## Your goal
In the listing below, how many lines contain the string "subCnt"? Reply with the number alone.

START Data provided

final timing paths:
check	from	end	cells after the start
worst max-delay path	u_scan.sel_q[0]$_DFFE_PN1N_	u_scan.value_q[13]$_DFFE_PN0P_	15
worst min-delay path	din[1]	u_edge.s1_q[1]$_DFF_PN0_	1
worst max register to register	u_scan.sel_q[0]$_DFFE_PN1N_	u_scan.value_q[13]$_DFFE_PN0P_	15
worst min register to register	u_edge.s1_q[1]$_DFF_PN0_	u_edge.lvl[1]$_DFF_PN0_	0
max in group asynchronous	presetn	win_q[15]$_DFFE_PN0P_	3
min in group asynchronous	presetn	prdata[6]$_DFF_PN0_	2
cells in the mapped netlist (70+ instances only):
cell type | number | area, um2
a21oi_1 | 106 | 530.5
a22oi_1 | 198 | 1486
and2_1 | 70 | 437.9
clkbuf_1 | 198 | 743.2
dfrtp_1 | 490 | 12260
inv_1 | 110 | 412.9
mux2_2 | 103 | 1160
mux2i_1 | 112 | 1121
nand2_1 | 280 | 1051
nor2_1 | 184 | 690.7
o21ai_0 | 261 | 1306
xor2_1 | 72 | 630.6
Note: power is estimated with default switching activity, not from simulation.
[src/rtl/rail_turnoff_sequencer.v]
// turn-off ramp, restart hold and fault retry sequencer for one rail
`timescale 1ns/1ps
`include "rail_seq_defs.vh"
module rail_turnoff_sequencer
#(
  parameter SUBTICK_CYCLES = `SUBTICK_CYC
)
(
  // clock and reset
  input  wire        clk,
  input  wire        reset_n,
  // command port
  input  wire        cmdWrite,
  input  wire        cmdRead,
  input  wire [7:0]  cmdCode,
  input  wire [15:0] cmdData,
  output reg  [15:0] rdData,
  output reg         rdValid,
  // run pin, open drain
  input  wire        runIn,
  output reg         runOut,
  output reg         runOe,
  // operation and analog view
  input  wire        opOn,
  input  wire [15:0] setpoint,
  input  wire [15:0] outputVoltage,
  // fault detections, one-cycle pulses
  input  wire        faultInOv,
  input  wire        faultOutOv,
  input  wire        faultOutUv,
  input  wire        faultStartup,
  // rail control and flags
  output reg  [15:0] vref,
  output reg         stageDrive,
  output reg         startPulse,
  output reg         toffWarn,
  output reg         alert
);
  localparam [2:0] S_OFF   = 3'd0;
  localparam [2:0] S_ON    = 3'd1;
  localparam [2:0] S_DELAY = 3'd2;
  localparam [2:0] S_DIV   = 3'd3;
  localparam [2:0] S_FALL  = 3'd4;
  localparam [2:0] S_DECAY = 3'd5;

  reg  [7:0]  respOutOv, respOutUv, respInOv, respStart, chanConfig;
  reg  [15:0] toffDelayWord, fallWord, warnWord, retryWord, holdWord;
  reg  [7:0]  statusByte, statusWordHi, statusInput;
  reg  [2:0]  state;
  reg  [31:0] subCnt, mainCnt, holdCnt, retryCnt, warnCnt;
  reg         tick, runPrev, faultLatched, retryPending;
  reg  [16:0] divRem;
  reg  [15:0] divQuo, step;
  reg  [4:0]  divCnt;
  wire [79:0] words;
  wire [159:0] units;
  reg  [31:0] fallU, warnU, holdU, retryU;
  reg  [7:0]  resp;
  reg         shutReq, retryReq;
  wire [16:0] divTry;
  wire        decayed, needDecay, canStart, runFall, offCmd;

  // all timing words decode through one decoder each
  assign words = {toffDelayWord, retryWord, holdWord, warnWord, fallWord};
  genvar i;
  generate
    for (i = 0; i < 5; i = i + 1)
    begin : g_dec
      linear_decode u_dec
      (
        .word  (words[16*i +: 16]),
        .units (units[32*i +: 32])
      );
    end
  endgenerate

  // clamp decoded fall, warning, hold and retry times, quantise hold and retry
  always @*
  begin
    fallU = units[31:0];
    if (fallWord == `FALL_MAX_CODE || fallU > `FALL_MAX)
      fallU = `FALL_MAX;
    else if (fallU < `FALL_MIN)
      fallU = `FALL_MIN;
    warnU = units[63:32];
    if (warnU != 32'h0 && warnU < `WARN_MIN)
      warnU = `WARN_MIN;
    else if (warnU > `WARN_MAX)
      warnU = `WARN_MAX;
    holdU = units[95:64];
    if (holdU < `HOLD_MIN)
      holdU = `HOLD_MIN;
    else if (holdU > `HOLD_MAX)
      holdU = `HOLD_MAX;
    holdU = (holdU + 32'hff) & `HOLD_STEP_MASK;
    retryU = units[127:96];
    if (retryU < `RETRY_MIN)
      retryU = `RETRY_MIN;
    else if (retryU > `RETRY_MAX)
      retryU = `RETRY_MAX;
    retryU = (retryU + 32'hf) & `RETRY_STEP_MASK;
  end

  // pick the response byte of the fault that fired
  always @*
  begin
    resp = 8'h00;
    if (faultInOv)
      resp = respInOv;
    else if (faultOutOv)
      resp = respOutOv;
    else if (faultOutUv)
      resp = respOutUv;
    else if (faultStartup)
      resp = respStart;
    shutReq  = (resp[7:6] == `RESP_SHUT) || (resp[7:6] == `RESP_DELAYED);
    retryReq = shutReq && (resp[5:3] == `RETRY_FOREVER);
  end

  assign decayed   = outputVoltage < (setpoint >> 3);
  assign needDecay = (retryPending && !chanConfig[`CFG_NO_RETRY_DECAY]) ||
                     chanConfig[`CFG_DECAY_CHECK];
  assign canStart  = runIn && opOn && !runOe && !faultLatched &&
                     (!retryPending || retryCnt == 32'h0) &&
                     (!needDecay || decayed);
  assign runFall   = runPrev && !runIn;
  assign offCmd    = !runIn || !opOn;
  assign divTry    = {divRem[15:0], divQuo[15]};

  // subtick prescaler
  always @(posedge clk)
  begin
    if (!reset_n)
    begin
      subCnt <= 32'h0;
      tick   <= 1'b0;
    end
    else if (subCnt == SUBTICK_CYCLES - 1)
    begin
      subCnt <= 32'h0;
      tick   <= 1'b1;
    end
    else
    begin
      subCnt <= subCnt + 32'h1;
      tick   <= 1'b0;
    end
  end

  // command writes, reads and status flags
  always @(posedge clk)
  begin
    if (!reset_n)
    begin
      respOutOv     <= `RST_OUT_OV_RESP;
      respOutUv     <= `RST_OUT_UV_RESP;
      respInOv      <= `RST_IN_OV_RESP;
      respStart     <= `RST_START_RESP;
      toffDelayWord <= `RST_TOFF_DELAY;
      fallWord      <= `RST_FALL_TIME;
      warnWord      <= `RST_WARN_LIMIT;
      retryWord     <= `RST_RETRY_IVL;
      holdWord      <= `RST_RESTART_HOLD;
      chanConfig    <= `RST_CHAN_CONFIG;
      statusByte    <= 8'h00;
      statusWordHi  <= 8'h00;
      statusInput   <= 8'h00;
      rdData        <= 16'h0;
      rdValid       <= 1'b0;
      alert         <= 1'b0;
    end
    else
    begin
      if (cmdWrite)
      begin
        case (cmdCode)
          `CMD_OUT_OV_RESP:  respOutOv <= cmdData[7:0];
          `CMD_OUT_UV_RESP:  respOutUv <= cmdData[7:0];
          `CMD_IN_OV_RESP:   respInOv <= cmdData[7:0];
          `CMD_START_RESP:   respStart <= cmdData[7:0];
          `CMD_TOFF_DELAY:   toffDelayWord <= cmdData;
          `CMD_FALL_TIME:    fallWord <= cmdData;
          `CMD_WARN_LIMIT:   warnWord <= cmdData;
          `CMD_RETRY_IVL:    retryWord <= cmdData;
          `CMD_RESTART_HOLD: holdWord <= cmdData;
          `CMD_CHAN_CONFIG:  chanConfig <= cmdData[7:0];
          `CMD_CLEAR_FAULTS:
          begin
            statusByte   <= 8'h00;
            statusWordHi <= 8'h00;
            statusInput  <= 8'h00;
          end
          default: ;
        endcase
      end
      // set after clear so a same-cycle event survives
      if (faultInOv)
      begin
        statusByte[`SB_NONE_ABOVE] <= 1'b1;
        statusWordHi[`SWH_INPUT]   <= 1'b1;
        statusInput[`SIN_IN_OV]    <= 1'b1;
      end
      alert   <= |statusInput || faultInOv;
      rdValid <= cmdRead;
      if (cmdRead)
      begin
        case (cmdCode)
          `CMD_OUT_OV_RESP:  rdData <= {8'h00, respOutOv};
          `CMD_OUT_UV_RESP:  rdData <= {8'h00, respOutUv};
          `CMD_IN_OV_RESP:   rdData <= {8'h00, respInOv};
          `CMD_START_RESP:   rdData <= {8'h00, respStart};
          `CMD_TOFF_DELAY:   rdData <= toffDelayWord;
          `CMD_FALL_TIME:    rdData <= fallWord;
          `CMD_WARN_LIMIT:   rdData <= warnWord;
          `CMD_RETRY_IVL:    rdData <= retryWord;
          `CMD_RESTART_HOLD: rdData <= holdWord;
          `CMD_CHAN_CONFIG:  rdData <= {8'h00, chanConfig};
          `CMD_STATUS_BYTE:  rdData <= {8'h00, statusByte};
          `CMD_STATUS_WORD:  rdData <= {statusWordHi, statusByte};
          `CMD_STATUS_INPUT: rdData <= {8'h00, statusInput};
          default:           rdData <= 16'h0;
        endcase
      end
    end
  end

  // run pin hold after a falling edge
  always @(posedge clk)
  begin
    if (!reset_n)
    begin
      runPrev <= 1'b0;
      runOut  <= 1'b0;
      runOe   <= 1'b0;
      holdCnt <= 32'h0;
    end
    else
    begin
      runPrev <= runIn;
      runOut  <= 1'b0;
      if (runFall && !runOe)
      begin
        runOe   <= 1'b1;
        holdCnt <= holdU;
      end
      else if (runOe && tick)
      begin
        if (holdCnt <= 32'h1)
        begin
          holdCnt <= 32'h0;
          runOe   <= 1'b0;
        end
        else
          holdCnt <= holdCnt - 32'h1;
      end
    end
  end

  // retry interval timer, started when the fault is seen
  always @(posedge clk)
  begin
    if (!reset_n)
    begin
      retryCnt     <= 32'h0;
      retryPending <= 1'b0;
      faultLatched <= 1'b0;
    end
    else if (shutReq && state != S_OFF && state != S_DECAY)
    begin
      retryPending <= retryReq;
      faultLatched <= !retryReq;
      retryCnt     <= retryU;
    end
    else if (offCmd)
    begin
      // off then on clears latched and retrying faults
      retryPending <= 1'b0;
      faultLatched <= 1'b0;
      retryCnt     <= 32'h0;
    end
    else
    begin
      if (startPulse)
        retryPending <= 1'b0;
      if (tick && retryCnt != 32'h0)
        retryCnt <= retryCnt - 32'h1;
    end
  end

  // main sequence: on, delay, slope divide, ramp, decay watch
  always @(posedge clk)
  begin
    if (!reset_n)
    begin
      state      <= S_OFF;
      mainCnt    <= 32'h0;
      warnCnt    <= 32'h0;
      vref       <= 16'h0;
      stageDrive <= 1'b0;
      startPulse <= 1'b0;
      toffWarn   <= 1'b0;
      divRem     <= 17'h0;
      divQuo     <= 16'h0;
      divCnt     <= 5'h0;
      step       <= 16'h0;
    end
    else
    begin
      startPulse <= 1'b0;
      case (state)
        S_OFF:
        begin
          if (canStart)
          begin
            startPulse <= 1'b1;
            stageDrive <= 1'b1;
            toffWarn   <= 1'b0;
            vref       <= setpoint;
            state      <= S_ON;
          end
        end
        S_ON:
        begin
          vref <= setpoint;
          if (shutReq)
            state <= S_DIV;
          else if (offCmd)
          begin
            mainCnt <= units[159:128];
            state   <= S_DELAY;
          end
          divRem <= 17'h0;
          divCnt <= 5'd16;
        end
        S_DELAY:
        begin
          if (shutReq || mainCnt == 32'h0)
            state <= S_DIV;
          else if (tick)
            mainCnt <= mainCnt - 32'h1;
          divQuo <= vref;
        end
        S_DIV:
        begin
          // one quotient bit per cycle: step = setpoint / fall time
          if (divCnt == 5'd16 && divRem == 17'h0 && divQuo != vref)
            divQuo <= vref;
          else if (divCnt != 5'h0)
          begin
            if (divTry >= fallU[16:0])
            begin
              divRem <= divTry - fallU[16:0];
              divQuo <= {divQuo[14:0], 1'b1};
            end
            else
            begin
              divRem <= divTry;
              divQuo <= {divQuo[14:0], 1'b0};
            end
            divCnt <= divCnt - 5'h1;
          end
          else
          begin
            if (divQuo > `SLOPE_MAX_MV)
              step <= `SLOPE_MAX_MV;
            else if (divQuo == 16'h0)
              step <= 16'h1;
            else
              step <= divQuo;
            state <= S_FALL;
          end
        end
        S_FALL:
        begin
          if (vref == 16'h0)
          begin
            stageDrive <= 1'b0;
            warnCnt    <= 32'h0;
            state      <= S_DECAY;
          end
          else if (tick)
            vref <= (vref > step) ? vref - step : 16'h0;
        end
        S_DECAY:
        begin
          if (!chanConfig[`CFG_DECAY_CHECK] || decayed)
            state <= S_OFF;
          else if (tick)
          begin
            warnCnt <= warnCnt + 32'h1;
            if (warnU != 32'h0 && warnCnt + 32'h1 >= warnU)
              toffWarn <= 1'b1;
          end
        end
        default: state <= S_OFF;
      endcase
    end
  end
endmodule // rail_turnoff_sequencer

END Data provided

## Task solution
5